[Goal of the exercise]:
Could you filter the records below and return each line that holds "last"?

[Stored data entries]
■ ■ ■ ■ ■

From an optimization exercise on the open Yosys and OpenROAD flow, aimed at small area, a short achievable clock period and few clock cycles per item; shortcuts taken in it are not production practice. The RTL was checked by simulation tests, not by an equivalence proof against the original design.

==> design/flow/design.v <==
module aud_chain (
    input  wire         clk,
    input  wire         rst,         
    input  wire         in_valid,
    output wire         in_ready,
    input  wire [255:0] in_rec,
    output reg          out_valid,
    output wire [383:0] chain
);
    localparam [63:0] IV0 = 64'hcbbb9d5dc1059ed8,
                      IV1 = 64'h629a292a367cd507,
                      IV2 = 64'h9159015a3070dd17,
                      IV3 = 64'h152fecd8f70e5939,
                      IV4 = 64'h67332667ffc00b31,
                      IV5 = 64'h8eb44a8768581511,
                      IV6 = 64'hdb0c2e0d64f98fa7,
                      IV7 = 64'h47b5481dbefa4fa4;
    localparam [63:0] K0  = 64'h428a2f98d728ae22,
                      K1  = 64'h7137449123ef65cd;
    reg        busy;
    reg [6:0]  cnt;                 
    reg [63:0] a, b, c, d, e, f, g;
    reg [63:0] p;                   
    reg [63:0] kr;                  
    reg [63:0] w [0:15];            
    assign in_ready = ~busy;
    wire accept = in_valid & ~busy & ~rst;
    wire [63:0] hv [0:5];
    assign hv[0] = a;     assign hv[1] = w[15]; assign hv[2] = w[14];
    assign hv[3] = w[13]; assign hv[4] = e;     assign hv[5] = p;
    genvar gi, gj;
    generate
        for (gi = 0; gi < 6; gi = gi + 1) begin : g_out_word
            for (gj = 0; gj < 8; gj = gj + 1) begin : g_out_byte
                assign chain[8*(8*gi+gj) +: 8] = hv[gi][8*(7-gj) +: 8];
            end
        end
    endgenerate
    wire [63:0] rec_w [0:3];
    generate
        for (gi = 0; gi < 4; gi = gi + 1) begin : g_rec_word
            for (gj = 0; gj < 8; gj = gj + 1) begin : g_rec_byte
                assign rec_w[gi][8*(7-gj) +: 8] = in_rec[8*(8*gi+gj) +: 8];
            end
        end
    endgenerate
    reg [63:0] k_n;
    always @* begin
        case (cnt)
            7'd0:  k_n = 64'hb5c0fbcfec4d3b2f;
            7'd1:  k_n = 64'he9b5dba58189dbbc;
            7'd2:  k_n = 64'h3956c25bf348b538;
            7'd3:  k_n = 64'h59f111f1b605d019;
            7'd4:  k_n = 64'h923f82a4af194f9b;
            7'd5:  k_n = 64'hab1c5ed5da6d8118;
            7'd6:  k_n = 64'hd807aa98a3030242;
            7'd7:  k_n = 64'h12835b0145706fbe;
            7'd8:  k_n = 64'h243185be4ee4b28c;
            7'd9:  k_n = 64'h550c7dc3d5ffb4e2;
            7'd10: k_n = 64'h72be5d74f27b896f;
            7'd11: k_n = 64'h80deb1fe3b1696b1;
            7'd12: k_n = 64'h9bdc06a725c71235;
            7'd13: k_n = 64'hc19bf174cf692694;
            7'd14: k_n = 64'he49b69c19ef14ad2;
            7'd15: k_n = 64'hefbe4786384f25e3;
            7'd16: k_n = 64'h0fc19dc68b8cd5b5;
            7'd17: k_n = 64'h240ca1cc77ac9c65;
            7'd18: k_n = 64'h2de92c6f592b0275;
            7'd19: k_n = 64'h4a7484aa6ea6e483;
            7'd20: k_n = 64'h5cb0a9dcbd41fbd4;
            7'd21: k_n = 64'h76f988da831153b5;
            7'd22: k_n = 64'h983e5152ee66dfab;
            7'd23: k_n = 64'ha831c66d2db43210;
            7'd24: k_n = 64'hb00327c898fb213f;
            7'd25: k_n = 64'hbf597fc7beef0ee4;
            7'd26: k_n = 64'hc6e00bf33da88fc2;
            7'd27: k_n = 64'hd5a79147930aa725;
            7'd28: k_n = 64'h06ca6351e003826f;
            7'd29: k_n = 64'h142929670a0e6e70;
            7'd30: k_n = 64'h27b70a8546d22ffc;
            7'd31: k_n = 64'h2e1b21385c26c926;
            7'd32: k_n = 64'h4d2c6dfc5ac42aed;
            7'd33: k_n = 64'h53380d139d95b3df;
            7'd34: k_n = 64'h650a73548baf63de;
            7'd35: k_n = 64'h766a0abb3c77b2a8;
            7'd36: k_n = 64'h81c2c92e47edaee6;
            7'd37: k_n = 64'h92722c851482353b;
            7'd38: k_n = 64'ha2bfe8a14cf10364;
            7'd39: k_n = 64'ha81a664bbc423001;
            7'd40: k_n = 64'hc24b8b70d0f89791;
            7'd41: k_n = 64'hc76c51a30654be30;
            7'd42: k_n = 64'hd192e819d6ef5218;
            7'd43: k_n = 64'hd69906245565a910;
            7'd44: k_n = 64'hf40e35855771202a;
            7'd45: k_n = 64'h106aa07032bbd1b8;
            7'd46: k_n = 64'h19a4c116b8d2d0c8;
            7'd47: k_n = 64'h1e376c085141ab53;
            7'd48: k_n = 64'h2748774cdf8eeb99;
            7'd49: k_n = 64'h34b0bcb5e19b48a8;
            7'd50: k_n = 64'h391c0cb3c5c95a63;
            7'd51: k_n = 64'h4ed8aa4ae3418acb;
            7'd52: k_n = 64'h5b9cca4f7763e373;
            7'd53: k_n = 64'h682e6ff3d6b2b8a3;
            7'd54: k_n = 64'h748f82ee5defb2fc;
            7'd55: k_n = 64'h78a5636f43172f60;
            7'd56: k_n = 64'h84c87814a1f0ab72;
            7'd57: k_n = 64'h8cc702081a6439ec;
            7'd58: k_n = 64'h90befffa23631e28;
            7'd59: k_n = 64'ha4506cebde82bde9;
            7'd60: k_n = 64'hbef9a3f7b2c67915;
            7'd61: k_n = 64'hc67178f2e372532b;
            7'd62: k_n = 64'hca273eceea26619c;
            7'd63: k_n = 64'hd186b8c721c0c207;
            7'd64: k_n = 64'heada7dd6cde0eb1e;
            7'd65: k_n = 64'hf57d4f7fee6ed178;
            7'd66: k_n = 64'h06f067aa72176fba;
            7'd67: k_n = 64'h0a637dc5a2c898a6;
            7'd68: k_n = 64'h113f9804bef90dae;
            7'd69: k_n = 64'h1b710b35131c471b;
            7'd70: k_n = 64'h28db77f523047d84;
            7'd71: k_n = 64'h32caab7b40c72493;
            7'd72: k_n = 64'h3c9ebe0a15c9bebc;
            7'd73: k_n = 64'h431d67c49c100d4c;
            7'd74: k_n = 64'h4cc5d4becb3e42b6;
            7'd75: k_n = 64'h597f299cfc657e2a;
            7'd76: k_n = 64'h5fcb6fab3ad6faec;
            7'd77: k_n = 64'h6c44198c4a475817 + IV0;
            7'd78: k_n = IV5;
            default: k_n = IV7 + K0;
        endcase
    end
    wire [63:0] big_s0 = {a[27:0], a[63:28]} ^ {a[33:0], a[63:34]} ^ {a[38:0], a[63:39]};
    wire [63:0] big_s1 = {e[13:0], e[63:14]} ^ {e[17:0], e[63:18]} ^ {e[40:0], e[63:41]};
    wire [63:0] ch     = (e & f) ^ (~e & g);
    wire [63:0] maj    = (a & b) ^ (a & c) ^ (b & c);
    function [127:0] csa(input [63:0] x, input [63:0] y, input [63:0] z);
        csa = {((x & y) | (x & z) | (y & z)) << 1, x ^ y ^ z};
    endfunction
    wire [127:0] t1_cs = csa(big_s1, ch, p);
    wire [127:0] a_cs1 = csa(big_s0, maj, t1_cs[63:0]);
    wire [127:0] a_cs2 = csa(a_cs1[63:0], a_cs1[127:64], t1_cs[127:64]);
    wire [63:0] a_rnd  = a_cs2[63:0] + a_cs2[127:64];
    wire        last = (cnt == 7'd79);
    wire        fin  = busy & (cnt[6:2] == 5'd19);    
    wire [63:0] e_d    = last ? w[13] : d;
    wire [127:0] e_cs  = csa(e_d, t1_cs[63:0], t1_cs[127:64]);
    wire [63:0] e_rnd  = e_cs[63:0] + e_cs[127:64];
    wire [63:0] p_x    = ~busy ? a : last ? e : g;
    wire [63:0] p_w    = (~busy | last) ? 64'h0 : w[1];
    wire [63:0] p_nxt  = p_x + kr + p_w;
    wire [63:0] sm_s0  = {w[1][0:0], w[1][63:1]} ^ {w[1][7:0], w[1][63:8]} ^ (w[1] >> 7);
    wire [63:0] sm_s1  = {w[14][18:0], w[14][63:19]} ^ {w[14][60:0], w[14][63:61]} ^ (w[14] >> 6);
    reg  [63:0] fin_c;
    always @* begin
        case (cnt[1:0])
            2'd0:    fin_c = IV4 - IV0;
            2'd1:    fin_c = IV3;
            2'd2:    fin_c = IV2;
            default: fin_c = IV1;
        endcase
    end
    wire [63:0] w_next = (fin ? 64'h0 : sm_s1) + (fin ? a : w[9])
                       + (fin ? 64'h0 : sm_s0) + (fin ? fin_c : w[0]);
    integer i;
    always @(posedge clk) begin
        if (rst) begin
            busy      <= 1'b0;
            out_valid <= 1'b0;
        end else begin
            out_valid <= busy & last;
            if (accept)
                busy <= 1'b1;
            else if (busy & last)
                busy <= 1'b0;
        end
    end
    always @(posedge clk) begin
        if (rst)
            cnt <= 7'd80;
        else if (accept)
            cnt <= 7'd0;
        else if (busy)
            cnt <= cnt + 7'd1;
    end
    always @(posedge clk) begin
        if (rst) begin
            a <= 64'h0; e <= 64'h0;
        end else if (accept) begin
            a <= IV0; b <= IV1; c <= IV2; d <= IV3; e <= IV4; f <= IV5; g <= IV6;
        end else if (busy) begin
            a <= a_rnd;
            b <= a;
            c <= b;
            d <= c;
            e <= e_rnd;
            f <= e;
            g <= f;
        end
    end
    always @(posedge clk) begin
        if (rst)
            kr <= IV7 + K0;
        else if (accept)
            kr <= K1;
        else
            kr <= k_n;
    end
    always @(posedge clk) begin
        if (rst)
            p <= 64'h0;
        else if (accept | busy)
            p <= p_nxt;
    end
    always @(posedge clk) begin
        if (accept) begin
            for (i = 0; i < 6; i = i + 1)
                w[i] <= hv[i];
            for (i = 0; i < 4; i = i + 1)
                w[6 + i] <= rec_w[i];
            w[10] <= 64'h8000000000000000;
            w[11] <= 64'h0;
            w[12] <= 64'h0;
            w[13] <= 64'h0;
            w[14] <= 64'h0;
            w[15] <= 64'd640;    
        end else begin
            for (i = 0; i < 13; i = i + 1)
                w[i] <= w[i + 1];
            if (rst) begin
                w[13] <= 64'h0;
                w[14] <= 64'h0;
                w[15] <= 64'h0;
            end else if (busy) begin
                w[13] <= w[14];
                w[14] <= w[15];
                w[15] <= w_next;
            end
        end
    end
endmodule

■ ■ ■ ■ ■

[Task output]:
    wire        last = (cnt == 7'd79);
    wire [63:0] e_d    = last ? w[13] : d;
    wire [63:0] p_x    = ~busy ? a : last ? e : g;
    wire [63:0] p_w    = (~busy | last) ? 64'h0 : w[1];
            out_valid <= busy & last;
            else if (busy & last)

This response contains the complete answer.